Pessoas com alguma estrada e não autoiludidas sabem muito bem que o caos está sempre à espreita, por mais felizes, saudáveis e sortudas que estejamos no momento. Para os que não conhecem o notável pensador, e antes de comprar o livro, sugiro que assistam a seus vídeos nas redes sociais. O que me levou a querer urgentemente lê-lo foi o seguinte questionamento sobre o que é mais importante, o direito de expressão ou o direito de não se sentir ofendido (em minhas palavras): se estou falando com uma única pessoa é bem provável que eu possa tratar sobre algo difícil e controverso sem ofendê-la. Se falo para dez, talvez eu consiga, mas é um pouco difícil que ninguém se sinta ofendido com minhas palavras. Agora, para uma plateia de mil pessoas, isso é impossível. O simples fato de eu afirmar o que é verdade para mim ofenderá outras pessoas. Até mesmo o fato de eu existir. Então eu não posso dizer nada para que ninguém se sinta ofendido. É um critério impossível. E o que isso tem a ver com luto de pessoa viva? Tudo.

Há verdades talvez insuportáveis que precisamos dizer sob pena de abdicarmos de nós mesmos. Há outras, que pessoas precisam nos dizer. Se, a qualquer das partes, diante da precária condição humana, faltar tato, elegância, paciência, as consequências virão. Algumas relações fraternas talvez se rompam sem volta. E os laços antes tão íntimos se transformem em cumprimentos protocolares. Triste demais. Talvez se formos verdadeiros com essas pessoas tão caras a nós, possamos perguntar o que houve, e, se for o caso, pedir desculpas. Talvez não adiante nada. Talvez a dúvida sobre o que causou a ruptura nos acompanhe para sempre. Uma das regras de Jordan é: diga a verdade. Ou, pelo menos, não minta. Outra: seja amigo de pessoas que queiram o melhor para você, não de quem você gosta. Uma terceira: cuide de você como cuidaria de alguém sob sua responsabilidade.

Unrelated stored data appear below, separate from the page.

==> config.mk <==
export PLATFORM = sky130hd
export DESIGN_NAME = ahb_out_arb_param
export DESIGN_NICKNAME = d
export VERILOG_FILES = /design/src/rtl/ahb_arb_pkg.sv /design/src/rtl/ahb_arb_rr_pick.sv /design/src/rtl/ahb_out_arb_param.sv
export SDC_FILE = /design/constraint.sdc
export NUM_CORES = 1
export LEC_CHECK = 0
export ABC_AREA = 1
export CAP_MARGIN = 10
export CORE_MARGIN = 4
export CORE_UTILIZATION = 30
export CTS_CLUSTER_DIAMETER = 80
export CTS_CLUSTER_SIZE = 20
export DETAILED_ROUTE_END_ITERATION = 16
export SLEW_MARGIN = 20
export SYNTH_ARGS = -nofsm -noshare
export SYNTH_HDL_FRONTEND = slang
export SYNTH_SLANG_ARGS = --single-unit
==> constraint.sdc <==
create_clock -name HCLK -period 1.65 [get_ports HCLK]
set_clock_uncertainty 0.15 [all_clocks]
set_input_delay 0.2475 -clock HCLK [delete_from_list [all_inputs] [get_ports HCLK]]
set_output_delay 0.2475 -clock HCLK [all_outputs]
set_load 0.02 [all_outputs]
==> src/rtl/ahb_arb_pkg.sv <==
// ============================================================================
// Module   : ahb_arb_pkg
// Brief    : AHB transfer/burst encodings and arbitration constants shared by
//            the output-stage arbiter.
// Revision : 1.0 - initial release
// ============================================================================
`default_nettype none

package ahb_arb_pkg;

    typedef enum logic [1:0] {
        HTRANS_IDLE   = 2'b00,
        HTRANS_BUSY   = 2'b01,
        HTRANS_NONSEQ = 2'b10,
        HTRANS_SEQ    = 2'b11
    } htrans_e;

    typedef enum logic [2:0] {
        HBURST_SINGLE = 3'b000,
        HBURST_INCR   = 3'b001,
        HBURST_WRAP4  = 3'b010,
        HBURST_INCR4  = 3'b011,
        HBURST_WRAP8  = 3'b100,
        HBURST_INCR8  = 3'b101,
        HBURST_WRAP16 = 3'b110,
        HBURST_INCR16 = 3'b111
    } hburst_e;

    localparam int ARB_FIXED = 0;
    localparam int ARB_RR    = 1;

    // Beats remaining after the NONSEQ beat of a defined-length burst.
    function automatic logic [3:0] burst_beats(input logic [2:0] hburst);
        logic [3:0] v_beats;
        case (hburst)
            HBURST_WRAP4,  HBURST_INCR4:  v_beats = 4'd3;
            HBURST_WRAP8,  HBURST_INCR8:  v_beats = 4'd7;
            HBURST_WRAP16, HBURST_INCR16: v_beats = 4'd15;
            default:                      v_beats = 4'd0;
        endcase
        return v_beats;
    endfunction

endpackage

`default_nettype wire

==> src/rtl/ahb_arb_rr_pick.sv <==
// ============================================================================
// Module   : ahb_arb_rr_pick
// Brief    : Combinational rotating priority picker; the first request
//            strictly after ptr (wrapping) wins.
// Revision : 1.0 - initial release
// ============================================================================
`default_nettype none

module ahb_arb_rr_pick #(
    parameter int NUM_PORTS = 5,
    parameter int PORT_ID_W = 3
) (
    input  logic [NUM_PORTS-1:0] req,
    input  logic [PORT_ID_W-1:0] ptr,
    output logic [PORT_ID_W-1:0] win,
    output logic                 valid
);

    int w_dist;
    int w_best;

    // Distance of port k from the pointer is (k - ptr - 1) mod NUM_PORTS;
    // the requester with the smallest distance wins.
    always_comb begin
        win    = '0;
        valid  = 1'b0;
        w_dist = 0;
        w_best = NUM_PORTS;
        for (int k = 0; k < NUM_PORTS; k++) begin
            w_dist = k - int'(ptr) - 1;
            if (w_dist < 0) begin
                w_dist = w_dist + NUM_PORTS;
            end
            if (req[k] && (w_dist < w_best)) begin
                w_best = w_dist;
                win    = PORT_ID_W'(k);
                valid  = 1'b1;
            end
        end
    end

endmodule

`default_nettype wire

==> src/rtl/ahb_out_arb_param.sv <==
// ============================================================================
// Module   : ahb_out_arb_param
// Brief    : Per-slave output-stage arbiter with fixed or round-robin priority,
//            defined-length burst protection and locked-transfer hold.
// Revision : 1.0 - initial release
// ============================================================================
`default_nettype none

module ahb_out_arb_param
    import ahb_arb_pkg::*;
#(
    parameter int                   NUM_PORTS = 5,
    parameter int                   PORT_ID_W = 3,
    parameter int                   ARB_MODE  = 0,
    parameter logic [NUM_PORTS-1:0] PORT_MASK = {NUM_PORTS{1'b1}}
) (
    input  logic                 HCLK,
    input  logic                 HRESET,
    input  logic [NUM_PORTS-1:0] req_port,
    input  logic                 HREADYM,
    input  logic                 HSELM,
    input  logic [1:0]           HTRANSM,
    input  logic [2:0]           HBURSTM,
    input  logic                 HMASTLOCKM,
    output logic [PORT_ID_W-1:0] addr_in_port,
    output logic                 no_port,
    output logic                 burst_hold
);

    localparam logic [PORT_ID_W-1:0] c_LAST_PORT = PORT_ID_W'(NUM_PORTS - 1);

    logic [PORT_ID_W-1:0] r_addr;
    logic                 r_no_port;
    logic [PORT_ID_W-1:0] r_ptr;
    logic [3:0]           r_beat;

    logic                 w_active;
    logic                 w_continue;
    logic                 w_hold;
    logic                 w_accept;
    logic [NUM_PORTS-1:0] w_cur_onehot;
    logic [NUM_PORTS-1:0] w_eff_req;
    logic [PORT_ID_W-1:0] w_pick_ptr;
    logic [PORT_ID_W-1:0] w_win;
    logic                 w_valid;
    logic [PORT_ID_W-1:0] w_addr_nxt;
    logic                 w_no_port_nxt;
    logic [PORT_ID_W-1:0] w_ptr_nxt;
    logic [3:0]           w_beat_nxt;

    assign w_active     = HSELM & (HTRANSM != HTRANS_IDLE);
    assign w_cur_onehot = NUM_PORTS'(1) << r_addr;
    // The current owner keeps competing while it still has a live transfer.
    assign w_eff_req    = (req_port & PORT_MASK)
                        | (w_cur_onehot & {NUM_PORTS{w_active & ~r_no_port}});
    assign w_pick_ptr   = (ARB_MODE == ARB_RR) ? r_ptr : c_LAST_PORT;

    ahb_arb_rr_pick #(
        .NUM_PORTS (NUM_PORTS),
        .PORT_ID_W (PORT_ID_W)
    ) u_pick (
        .req   (w_eff_req),
        .ptr   (w_pick_ptr),
        .win   (w_win),
        .valid (w_valid)
    );

    assign w_continue = ~r_no_port & HSELM
                      & ((HTRANSM == HTRANS_BUSY) | (HTRANSM == HTRANS_SEQ));
    assign w_hold     = HMASTLOCKM | (burst_hold & w_active) | w_continue;

    always_comb begin
        w_addr_nxt    = r_addr;
        w_no_port_nxt = r_no_port;
        w_ptr_nxt     = r_ptr;
        if (!w_hold) begin
            if (w_valid) begin
                w_addr_nxt    = w_win;
                w_no_port_nxt = 1'b0;
                if ((w_win != r_addr) || r_no_port) begin
                    w_ptr_nxt = w_win;
                end
            end else if (HSELM) begin
                w_no_port_nxt = 1'b0;
            end else begin
                w_no_port_nxt = 1'b1;
            end
        end
    end

    assign w_accept = HREADYM & HSELM & ~r_no_port;

    always_comb begin
        w_beat_nxt = r_beat;
        if (w_accept) begin
            case (HTRANSM)
                HTRANS_NONSEQ: w_beat_nxt = burst_beats(HBURSTM);
                HTRANS_SEQ:    w_beat_nxt = (r_beat != 4'd0) ? (r_beat - 4'd1) : 4'd0;
                HTRANS_IDLE:   w_beat_nxt = 4'd0;
                default:       w_beat_nxt = r_beat;
            endcase
        end
    end

    always_ff @(posedge HCLK) begin
        if (HRESET) begin
            r_addr    <= '0;
            r_no_port <= 1'b1;
            r_ptr     <= c_LAST_PORT;
            r_beat    <= 4'd0;
        end else begin
            if (HREADYM) begin
                r_addr    <= w_addr_nxt;
                r_no_port <= w_no_port_nxt;
                r_ptr     <= w_ptr_nxt;
            end
            r_beat <= w_beat_nxt;
        end
    end

    assign addr_in_port = r_addr;
    assign no_port      = r_no_port;
    assign burst_hold   = (r_beat != 4'd0);

endmodule

`default_nettype wire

Dia desses eu tentava descobrir, sem trapacear comigo mesma, sobre as causas de algumas rupturas. Talvez eu as tivesse ofendido e pudesse pedir desculpas. Talvez não adiantasse nada. Eis que o acaso me fez ler um texto excelente de colega sobre o Sete de Setembro e enviei a uma pessoa de quem gosto muitíssimo. Sempre falávamos com deliciosa franqueza, trocávamos ideias sobre o trabalho, livros, assuntos controversos e difíceis, e com quem convivi muitos anos no Ministério Público. Disse que andava lembrando dela com saudade. Ela me disse (é dessas pessoas que não têm o hábito de mentir) que pensa em mim quase que diariamente. Como não chorar de emoção? Foi um verdadeiro antídoto contra o caos em que me encontrava ruminando sobre minhas tristes rupturas.